Many have noticed that the UAW has become more vocal and active in standing up for economic justice outside our union.

We've taken strong positions protesting Wall Street banks that helped cause the current economic crisis -- and are now foreclosing on hard-hit property owners in Detroit. We're supporting farm workers in North Carolina who want the right to organize.

We're working with the Rainbow PUSH coalition to promote an agenda of "Jobs, Justice and Peace" for our country and will be marching with them on Aug. 28 here in Detroit. We will participate with the NAACP and other allies in the "One Nation, Working Together" march on Oct. 2 in Washington, calling for jobs for all.

We plan much more.

It's fair to ask why: What difference does it make to our members in manufacturing plants or at casino tables, insurance companies, colleges, hospitals and elsewhere?

We've always been at the forefront of social justice campaigns, whether it was providing office space to Martin Luther King Jr. in 1963 so he could preview his "I Have a Dream Speech," walking with Cesar Chavez as he fought for farm workers in California's vineyards or working with Nelson Mandela to end apartheid.

We've always been there for others seeking justice.
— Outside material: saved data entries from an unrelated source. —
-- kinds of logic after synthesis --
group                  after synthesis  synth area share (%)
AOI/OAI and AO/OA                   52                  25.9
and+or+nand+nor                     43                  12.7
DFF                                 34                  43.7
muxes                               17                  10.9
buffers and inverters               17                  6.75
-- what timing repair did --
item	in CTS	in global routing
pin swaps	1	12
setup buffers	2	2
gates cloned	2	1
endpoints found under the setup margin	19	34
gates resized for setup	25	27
It's the right thing to do. We also know that a "rising tide raises all boats" so that when we win social and economic justice for any other workers, we are strengthening our members' ability to win and maintain fair standards of living and social and economic justice with their employers.
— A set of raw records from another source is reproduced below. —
<file path="src/rtl/sqrt_req_scheduler_if.sv">
// rtl/sqrt_req_scheduler_if.sv - request/response and engine bundle for sqrt_req_scheduler
//
// Purpose: groups the client request/grant/response signals and the CORDIC
// engine Start/InpNum/Result/Stop signals into one interface.
// Ports (signals):
//   req, req_num              client request levels and packed 32-bit operands
//   gnt                       one-hot accept pulse back to the clients
//   resp_valid/id/result/err  tagged response
//   busy                      scheduler not idle
//   eng_start, eng_num        to engine Start/InpNum
//   eng_result, eng_stop      from engine Result/Stop
// Modports: slave = scheduler side, master = clients + engine side.
interface sqrt_req_scheduler_if #(
  parameter int N_REQ = 4
);
  logic [N_REQ-1:0]    req;
  logic [32*N_REQ-1:0] req_num;
  logic [N_REQ-1:0]    gnt;
  logic                resp_valid;
  logic [2:0]          resp_id;
  logic [23:0]         resp_result;
  logic                resp_err;
  logic                busy;
  logic                eng_start;
  logic [31:0]         eng_num;
  logic [23:0]         eng_result;
  logic                eng_stop;

  modport slave (
    input  req, req_num, eng_result, eng_stop,
    output gnt, resp_valid, resp_id, resp_result, resp_err, busy,
           eng_start, eng_num
  );

  modport master (
    output req, req_num, eng_result, eng_stop,
    input  gnt, resp_valid, resp_id, resp_result, resp_err, busy,
           eng_start, eng_num
  );
endinterface

</file>
<file path="src/rtl/sqrt_req_scheduler.sv">
// rtl/sqrt_req_scheduler.sv - round-robin scheduler sharing one sqrt CORDIC engine
//
// Purpose: arbitrates N_REQ requesters onto a single square-root engine,
// pulses the engine start, waits for its stop flag (with a watchdog) and
// returns the result tagged with the requester index.
// Ports:
//   clk    system clock, rising edge
//   rst_n  asynchronous active-low reset
//   bus    sqrt_req_scheduler_if.slave (requests, grants, responses, engine)
// Parameters:
//   N_REQ    number of requesters (2..8)
//   TIMEOUT  maximum BUSY cycles before abort (>= 25)
module sqrt_req_scheduler #(
  parameter int N_REQ   = 4,
  parameter int TIMEOUT = 32
) (
  input  logic                  clk,
  input  logic                  rst_n,
  sqrt_req_scheduler_if.slave   bus
);
  localparam int CW = $clog2(TIMEOUT);

  typedef enum logic [2:0] {
    S_IDLE  = 3'd0,
    S_START = 3'd1,
    S_ARM   = 3'd2,
    S_BUSY  = 3'd3,
    S_DONE  = 3'd4
  } state_t;

  state_t           state_q;
  logic [2:0]       ptr_q;
  logic [2:0]       win_q;
  logic [CW-1:0]    cnt_q;
  logic [N_REQ-1:0] gnt_q;
  logic             eng_start_q;
  logic [31:0]      eng_num_q;
  logic             busy_q;
  logic             resp_valid_q;
  logic [2:0]       resp_id_q;
  logic [23:0]      resp_result_q;
  logic             resp_err_q;

  // Requests and operands padded to the 8-entry maximum so the winner index
  // can address them directly regardless of N_REQ.
  logic [7:0]       req_pad;
  logic [7:0][31:0] num_pad;
  logic [3:0]       idx_c;
  logic             found_d;
  logic [2:0]       win_d;
  logic [31:0]      num_d;
  logic [7:0]       win_oh_d;

  always_comb begin
    req_pad  = 8'(bus.req);
    num_pad  = 256'(bus.req_num);
    idx_c    = '0;
    found_d  = 1'b0;
    win_d    = '0;
    // Search starts at ptr_q and wraps, so the last winner goes to the back.
    for (int k = 0; k < N_REQ; k++) begin
      idx_c = {1'b0, ptr_q} + 4'(k);
      if (idx_c >= 4'(N_REQ)) begin
        idx_c = idx_c - 4'(N_REQ);
      end
      if (!found_d && req_pad[idx_c[2:0]]) begin
        found_d = 1'b1;
        win_d   = idx_c[2:0];
      end
    end
    num_d    = num_pad[win_d];
    win_oh_d = 8'd1 << win_d;
  end

  always_ff @(posedge clk or negedge rst_n) begin
    if (!rst_n) begin
      state_q       <= S_IDLE;
      ptr_q         <= '0;
      win_q         <= '0;
      cnt_q         <= '0;
      gnt_q         <= '0;
      eng_start_q   <= 1'b0;
      eng_num_q     <= '0;
      busy_q        <= 1'b0;
      resp_valid_q  <= 1'b0;
      resp_id_q     <= '0;
      resp_result_q <= '0;
      resp_err_q    <= 1'b0;
    end else begin
      gnt_q        <= '0;
      eng_start_q  <= 1'b0;
      resp_valid_q <= 1'b0;
      case (state_q)
        S_IDLE: begin
          if (found_d) begin
            state_q     <= S_START;
            win_q       <= win_d;
            eng_num_q   <= num_d;
            gnt_q       <= win_oh_d[N_REQ-1:0];
            eng_start_q <= 1'b1;
            busy_q      <= 1'b1;
          end
        end
        S_START: begin
          ptr_q   <= (win_q == 3'(N_REQ-1)) ? 3'd0 : win_q + 3'd1;
          state_q <= S_ARM;
        end
        S_ARM: begin
          // Engine stop flag is stale until it has sampled start; skip it.
          cnt_q   <= '0;
          state_q <= S_BUSY;
        end
        S_BUSY: begin
          if (bus.eng_stop) begin
            state_q       <= S_DONE;
            resp_valid_q  <= 1'b1;
            resp_id_q     <= win_q;
            resp_result_q <= bus.eng_result;
            resp_err_q    <= 1'b0;
          end else if (cnt_q == CW'(TIMEOUT-1)) begin
            state_q       <= S_DONE;
            resp_valid_q  <= 1'b1;
            resp_id_q     <= win_q;
            resp_result_q <= '0;
            resp_err_q    <= 1'b1;
          end else begin
            cnt_q <= cnt_q + 1'b1;
          end
        end
        S_DONE: begin
          state_q <= S_IDLE;
          busy_q  <= 1'b0;
        end
        default: begin
          state_q <= S_IDLE;
          busy_q  <= 1'b0;
        end
      endcase
    end
  end

  assign bus.gnt         = gnt_q;
  assign bus.eng_start   = eng_start_q;
  assign bus.eng_num     = eng_num_q;
  assign bus.busy        = busy_q;
  assign bus.resp_valid  = resp_valid_q;
  assign bus.resp_id     = resp_id_q;
  assign bus.resp_result = resp_result_q;
  assign bus.resp_err    = resp_err_q;
endmodule

</file>
<file path="src/flat_wrapper.sv">
// flat-port wrapper written by rule: the top's interface ports become plain ports
module sqrt_req_scheduler_flat 
#(
  parameter int N_REQ   = 4,
  parameter int TIMEOUT = 32
)
  (clk, rst_n, bus_req, bus_req_num, bus_eng_result, bus_eng_stop, bus_gnt, bus_resp_valid, bus_resp_id, bus_resp_result, bus_resp_err, bus_busy, bus_eng_start, bus_eng_num);
  sqrt_req_scheduler_if #(.N_REQ(N_REQ)) bus_i ();
  input  logic clk;
  input  logic rst_n;
  input wire logic [$bits(bus_i.req)-1:0] bus_req;
  input wire logic [$bits(bus_i.req_num)-1:0] bus_req_num;
  input wire logic [$bits(bus_i.eng_result)-1:0] bus_eng_result;
  input wire logic [$bits(bus_i.eng_stop)-1:0] bus_eng_stop;
  output wire logic [$bits(bus_i.gnt)-1:0] bus_gnt;
  output wire logic [$bits(bus_i.resp_valid)-1:0] bus_resp_valid;
  output wire logic [$bits(bus_i.resp_id)-1:0] bus_resp_id;
  output wire logic [$bits(bus_i.resp_result)-1:0] bus_resp_result;
  output wire logic [$bits(bus_i.resp_err)-1:0] bus_resp_err;
  output wire logic [$bits(bus_i.busy)-1:0] bus_busy;
  output wire logic [$bits(bus_i.eng_start)-1:0] bus_eng_start;
  output wire logic [$bits(bus_i.eng_num)-1:0] bus_eng_num;
  assign bus_i.req = bus_req;
  assign bus_i.req_num = bus_req_num;
  assign bus_i.eng_result = bus_eng_result;
  assign bus_i.eng_stop = bus_eng_stop;
  assign bus_gnt = bus_i.gnt;
  assign bus_resp_valid = bus_i.resp_valid;
  assign bus_resp_id = bus_i.resp_id;
  assign bus_resp_result = bus_i.resp_result;
  assign bus_resp_err = bus_i.resp_err;
  assign bus_busy = bus_i.busy;
  assign bus_eng_start = bus_i.eng_start;
  assign bus_eng_num = bus_i.eng_num;
  sqrt_req_scheduler #(.N_REQ(N_REQ), .TIMEOUT(TIMEOUT)) u_core (.clk(clk), .rst_n(rst_n), .bus(bus_i));
endmodule
</file>
<file path="config.mk">
export PLATFORM = sky130hd
export DESIGN_NAME = sqrt_req_scheduler_flat
export DESIGN_NICKNAME = d
export VERILOG_FILES = /design/src/rtl/sqrt_req_scheduler_if.sv /design/src/rtl/sqrt_req_scheduler.sv /design/src/flat_wrapper.sv
export SDC_FILE = /design/constraint.sdc
export NUM_CORES = 1
export LEC_CHECK = 0
export CORE_MARGIN = 2
export CORE_UTILIZATION = 42
export DETAILED_ROUTE_END_ITERATION = 10
export PLACE_DENSITY = 0.83
export SETUP_SLACK_MARGIN = 0.15
export SLEW_MARGIN = 5
export SYNTH_ARGS = -nofsm -noshare
export SYNTH_HDL_FRONTEND = slang
export SYNTH_SLANG_ARGS = --single-unit
</file>
<file path="constraint.sdc">
create_clock -name clk -period 6.82 [get_ports clk]
set_input_delay 1.364 -clock clk [delete_from_list [all_inputs] [get_ports clk]]
set_output_delay 1.364 -clock clk [all_outputs]
set_load 0.1 [all_outputs]
</file>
And you know there is a wonderful phenomenon in life: When you do the right thing, the right moral and spiritual "thing," unintended and unexpected benefits come back to you. This has certainly been my experience.
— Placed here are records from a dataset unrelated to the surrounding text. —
--- src/rtl/uart_mm_pkg.sv ---
// Shared types and constants for the UART-fed matrix-multiply frame controller.
package uart_mm_pkg;

    typedef enum logic [1:0] {
        ST_IDLE      = 2'd0,
        ST_PAYLOAD   = 2'd1,
        ST_CHECK     = 2'd2,
        ST_WAIT_DONE = 2'd3
    } state_t;

    localparam logic [1:0] ERR_NONE     = 2'd0;
    localparam logic [1:0] ERR_CHECKSUM = 2'd1;
    localparam logic [1:0] ERR_TIMEOUT  = 2'd2;
    localparam logic [1:0] ERR_OVERRUN  = 2'd3;

    localparam logic [7:0] DEFAULT_SYNC_BYTE = 8'hA5;
    localparam int         DEFAULT_N_ELEM    = 32;

endpackage

--- src/rtl/uart_rx_event.sv ---
// Turns the UART receiver's level-style ready into a single-cycle byte event.
module uart_rx_event (
    input  logic       clk,
    input  logic       reset,
    input  logic       i_rx_ready,
    input  logic [7:0] i_rx_data,
    output logic       o_event,
    output logic [7:0] o_byte
);

    logic r_rdy_d;

    // Delayed copy of rx_ready for rising-edge detection.
    always_ff @(posedge clk or posedge reset) begin
        if (reset) begin
            r_rdy_d <= 1'b0;
        end else begin
            r_rdy_d <= i_rx_ready;
        end
    end

    // The byte is stable while ready is high, so it is taken alongside the edge.
    assign o_event = i_rx_ready & ~r_rdy_d;
    assign o_byte  = i_rx_data;

endmodule

--- src/rtl/uart_frame_ctrl.sv ---
// Frame controller: sync byte, N_ELEM payload bytes into the matrix buffer,
// XOR checksum, then hands off to the multiplier and waits for completion.
module uart_frame_ctrl
    import uart_mm_pkg::*;
#(
    parameter int         N_ELEM         = DEFAULT_N_ELEM,
    parameter logic [7:0] SYNC_BYTE      = DEFAULT_SYNC_BYTE,
    parameter int         TIMEOUT_CYCLES = 2_000_000
) (
    input  logic                      clk,
    input  logic                      reset,
    input  logic [7:0]                rx_data,
    input  logic                      rx_ready,
    input  logic                      mm_done,
    output logic                      wr_en,
    output logic [$clog2(N_ELEM)-1:0] wr_addr,
    output logic [7:0]                wr_data,
    output logic                      mm_start,
    output logic                      busy,
    output logic                      frame_ok,
    output logic [1:0]                err_code
);

    localparam int AW = $clog2(N_ELEM);
    localparam int TW = $clog2(TIMEOUT_CYCLES + 1);
    localparam logic [AW-1:0] LAST_ELEM = AW'(N_ELEM - 1);
    localparam logic [TW-1:0] TO_LAST   = TW'(TIMEOUT_CYCLES - 1);

    logic          w_event;
    logic [7:0]    w_byte;

    state_t        r_state;
    logic [AW-1:0] r_cnt;
    logic [7:0]    r_acc;
    logic [TW-1:0] r_to_cnt;
    logic          r_wr_en;
    logic [AW-1:0] r_wr_addr;
    logic [7:0]    r_wr_data;
    logic          r_mm_start;
    logic          r_frame_ok;
    logic          r_busy;
    logic [1:0]    r_err;

    uart_rx_event u_rx_event (
        .clk        (clk),
        .reset      (reset),
        .i_rx_ready (rx_ready),
        .i_rx_data  (rx_data),
        .o_event    (w_event),
        .o_byte     (w_byte)
    );

    // Frame FSM with all outputs registered; pulses default low every cycle.
    always_ff @(posedge clk or posedge reset) begin
        if (reset) begin
            r_state    <= ST_IDLE;
            r_cnt      <= '0;
            r_acc      <= 8'h00;
            r_to_cnt   <= '0;
            r_wr_en    <= 1'b0;
            r_wr_addr  <= '0;
            r_wr_data  <= 8'h00;
            r_mm_start <= 1'b0;
            r_frame_ok <= 1'b0;
            r_busy     <= 1'b0;
            r_err      <= ERR_NONE;
        end else begin
            r_wr_en    <= 1'b0;
            r_mm_start <= 1'b0;
            r_frame_ok <= 1'b0;
            case (r_state)
                ST_IDLE: begin
                    if (w_event && (w_byte == SYNC_BYTE)) begin
                        r_state  <= ST_PAYLOAD;
                        r_busy   <= 1'b1;
                        r_cnt    <= '0;
                        r_acc    <= 8'h00;
                        r_to_cnt <= '0;
                        r_err    <= ERR_NONE;
                    end
                end
                ST_PAYLOAD: begin
                    if (w_event) begin
                        r_wr_en   <= 1'b1;
                        r_wr_addr <= r_cnt;
                        r_wr_data <= w_byte;
                        r_acc     <= r_acc ^ w_byte;
                        r_to_cnt  <= '0;
                        if (r_cnt == LAST_ELEM) begin
                            r_state <= ST_CHECK;
                        end else begin
                            r_cnt <= r_cnt + 1'b1;
                        end
                    end else if (r_to_cnt == TO_LAST) begin
                        r_err   <= ERR_TIMEOUT;
                        r_state <= ST_IDLE;
                        r_busy  <= 1'b0;
                    end else begin
                        r_to_cnt <= r_to_cnt + 1'b1;
                    end
                end
                ST_CHECK: begin
                    if (w_event) begin
                        r_to_cnt <= '0;
                        if (w_byte == r_acc) begin
                            r_mm_start <= 1'b1;
                            r_frame_ok <= 1'b1;
                            r_state    <= ST_WAIT_DONE;
                        end else begin
                            r_err   <= ERR_CHECKSUM;
                            r_state <= ST_IDLE;
                            r_busy  <= 1'b0;
                        end
                    end else if (r_to_cnt == TO_LAST) begin
                        r_err   <= ERR_TIMEOUT;
                        r_state <= ST_IDLE;
                        r_busy  <= 1'b0;
                    end else begin
                        r_to_cnt <= r_to_cnt + 1'b1;
                    end
                end
                ST_WAIT_DONE: begin
                    // A byte arriving while the multiplier runs is dropped and flagged.
                    if (w_event) begin
                        r_err <= ERR_OVERRUN;
                    end
                    if (mm_done) begin
                        r_state <= ST_IDLE;
                        r_busy  <= 1'b0;
                    end
                end
                default: begin
                    r_state <= ST_IDLE;
                    r_busy  <= 1'b0;
                end
            endcase
        end
    end

    assign wr_en    = r_wr_en;
    assign wr_addr  = r_wr_addr;
    assign wr_data  = r_wr_data;
    assign mm_start = r_mm_start;
    assign frame_ok = r_frame_ok;
    assign busy     = r_busy;
    assign err_code = r_err;

endmodule

--- config.mk ---
export PLATFORM = sky130hd
export DESIGN_NAME = uart_frame_ctrl
export DESIGN_NICKNAME = d
export VERILOG_FILES = /design/src/rtl/uart_mm_pkg.sv /design/src/rtl/uart_rx_event.sv /design/src/rtl/uart_frame_ctrl.sv
export SDC_FILE = /design/constraint.sdc
export NUM_CORES = 1
export LEC_CHECK = 0
export ABC_AREA = 1
export CAP_MARGIN = 20
export CORE_MARGIN = 5
export CORE_UTILIZATION = 40
export DETAILED_ROUTE_END_ITERATION = 6
export PLACE_DENSITY = 0.66
export SYNTH_ARGS = -nofsm -noshare
export SYNTH_HDL_FRONTEND = slang
export SYNTH_HIERARCHICAL = 1
export SYNTH_SLANG_ARGS = --single-unit
export TNS_END_PERCENT = 1
--- constraint.sdc ---
create_clock -name clk -period 2.1 [get_ports clk]
set_input_delay 0.42 -clock clk [delete_from_list [all_inputs] [get_ports clk]]
set_output_delay 0.42 -clock clk [all_outputs]
set_load 0.01 [all_outputs]
; ---- Word level (Yosys, flattened, before mapping)
; Index checks and enable logic that the tools add are counted.
[word_totals]
ff_bits = 55
elab_cells = 82
[classes]
add_sub_neg = 2
eq_ne = 16
n_mux = 38
n_bitwise = 3
reduce_logical = 12
[ops]
columns = operator, n
row1 = two-way mux 21 bit, 3
row2 = one-hot mux 21 bit (2 select lines), 1
row3 = two-way mux 2 bit, 13
row4 = "adder 21 x 1 -> 21 bit, second input constant", 1
row5 = "equality test 21 bit, second input constant", 1
row6 = two-way mux 8 bit, 2
row7 = one-hot mux 2 bit (4 select lines), 2
row8 = one-hot mux 8 bit (2 select lines), 1
row9 = two-way mux 5 bit, 3
row10 = "inequality test 2 bit, second input constant", 6
row11 = AND reduction 4 bit, 3
row12 = two-way mux 1 bit, 11
row13 = one-hot mux 5 bit (2 select lines), 1
row14 = "inequality test 3 bit, second input constant", 3
row15 = AND reduction 3 bit, 3
row16 = equality test 8 bit, 1
row17 = "equality test 8 bit, second input constant", 1
row18 = bitwise XOR 8 bit, 1
row19 = "adder 5 x 1 -> 5 bit, second input constant", 1
row20 = "equality test 5 bit, second input constant", 1
row21 = "equality test 2 bit, second input constant", 2
row22 = one-hot mux 1 bit (4 select lines), 1
row23 = nonzero test 2 bit, 2
row24 = "equality test 2 x 1 -> 1 bit, second input constant", 1
row25 = 6 further kinds, 6

; ---- Logic depth before layout (Yosys ltp)
; Gate-level depths: netlist of run 1.
[depth]
word_depth = 5
ltp_mapped = 12
ltp_nobuf = 12

; ---- Hierarchy
; The synthesis of run 1 kept the hierarchy.
[by_module_without_submodules]
columns = module, instances, cells_each, area_per_inst_um2, seq_area_each_um2
row1 = uart_frame_ctrl, 1, 467, 3271.9, 1351.3
row2 = uart_rx_event, 1, 12, 98.8, 25.0

; ---- Worst setup path before layout of run 1
; No wires, ideal clock.
[synth_path]
path_type = register -> register
from = reg r_to_cnt[0]
to = reg r_to_cnt[13]
arrival_time_ps = 1444
required_ps = 1979
slack_ps = 535
path_stages_with_launch = 10
cell_sequence = dfrtp_1 -> ha_1 -> nand3_2 -> nor2_1 -> nand3_1 -> clkinv_1 -> nand2_2 -> nand2_4 -> buf_6 -> o21ai_1
[synth_via]
elab_chain_len = 4
[synth_lines]
columns = element, line
row1 = from (decl), uart_frame_ctrl.sv:35  ; logic [TW-1:0] r_to_cnt;
row2 = from (signal assigned), uart_frame_ctrl.sv:99  ; r_to_cnt <= r_to_cnt + 1'b1;
row3 = from (signal assigned), uart_frame_ctrl.sv:119  ; r_to_cnt <= r_to_cnt + 1'b1;
row4 = adder 21 x 1 -> 21 bit, "uart_frame_ctrl.sv:99, uart_frame_ctrl.sv:119"
row5 = two-way mux 21 bit, "uart_frame_ctrl.sv:94, uart_frame_ctrl.sv:114"
row6 = two-way mux 21 bit, uart_frame_ctrl.sv:83  ; if (w_event) begin
row7 = one-hot mux 21 bit (2 select lines), uart_frame_ctrl.sv:71  ; case (r_state)
; Parallel ways exist; a longest one is shown, timed or not. The select of a mux whose other input is x is not followed.
; A chain may end at the register's enable or synchronous reset.

; ---- Final worst setup path of run 1
[layout_path]
from = in rx_ready
to = reg r_cnt[3]
[layout_via]
elab_chain_len = 4
[layout_lines]
columns = element, line
row1 = from (decl), uart_frame_ctrl.sv:13  ; input logic rx_ready,
row2 = bitwise AND 1 bit *, uart_rx_event.sv:23  ; assign o_event = i_rx_ready & ~r_rdy_d;
row3 = named net w_event, uart_frame_ctrl.sv:29  ; logic w_event;
row4 = logical AND 1 bit, uart_frame_ctrl.sv:73  ; if (w_event && (w_byte == SYNC_BYTE)) begin
row5 = inequality test 2 bit (no source line), n/a
row6 = AND reduction 4 bit (no source line) *, n/a
row7 = to (signal assigned), uart_frame_ctrl.sv:92  ; r_cnt <= r_cnt + 1'b1;
row8 = to (decl), uart_frame_ctrl.sv:33  ; logic [AW-1:0] r_cnt;
; The timed path passes the listed nets; every way through them passes the cells marked *.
Right now, the UAW is running a campaign to convince Toyota to respect workers' First Amendment rights to freedom of association and free speech.

Toyota has run a decades-long battle against its nonunion workers who simply want a fair union representation election, free of management's fear and intimidation tactics. Our top priority is workers' right to organize for a voice on the job in the United States and around the globe.

While we welcome Toyota and the other foreign-owned manufacturers and the jobs they provide Americans, it is essential that these corporations respect the fundamental rights of American workers to free speech and assembly.

Unfortunately, it is an irony that many of these foreign-owned corporations like Toyota accept and cooperate with unions in other countries, but when they operate in the United States they treat Americans as second-class global citizens, resisting the workers' right to organize unions.

With a little help from our friends, we're going to expose Toyota until it agrees that its U.S. workers have the legal right to join a union if they so choose -- just like its workers in Japan have.

Workers in China and in other nations are beginning to fight back, launching strikes and other job actions that would have made the UAW sit-downers at General Motors or the veterans of the Battle of the Overpass at Ford Motor Co. proud.

The flow of jobs overseas will never ebb unless we can help workers in China and other countries raise their standard of living.

This will keep more manufacturing jobs from leaving our shores. It will improve our economy so local governments won't have to cut health care, colleges can keep tuition affordable and Americans have a little more spending money.

We'll be out in the streets of Detroit on Aug. 28 and the streets of Washington on Oct. 2 to march for jobs, peace and justice.

The Aug. 28 event will mark the 47th anniversary of King's "I Have a Dream Speech," which previewed in Detroit before it was delivered on the Washington Mall.

Hope to see you there.

Bob King is president of the UAW. This opinion piece first appeared in the Aug. 4 edition of the Detroit News.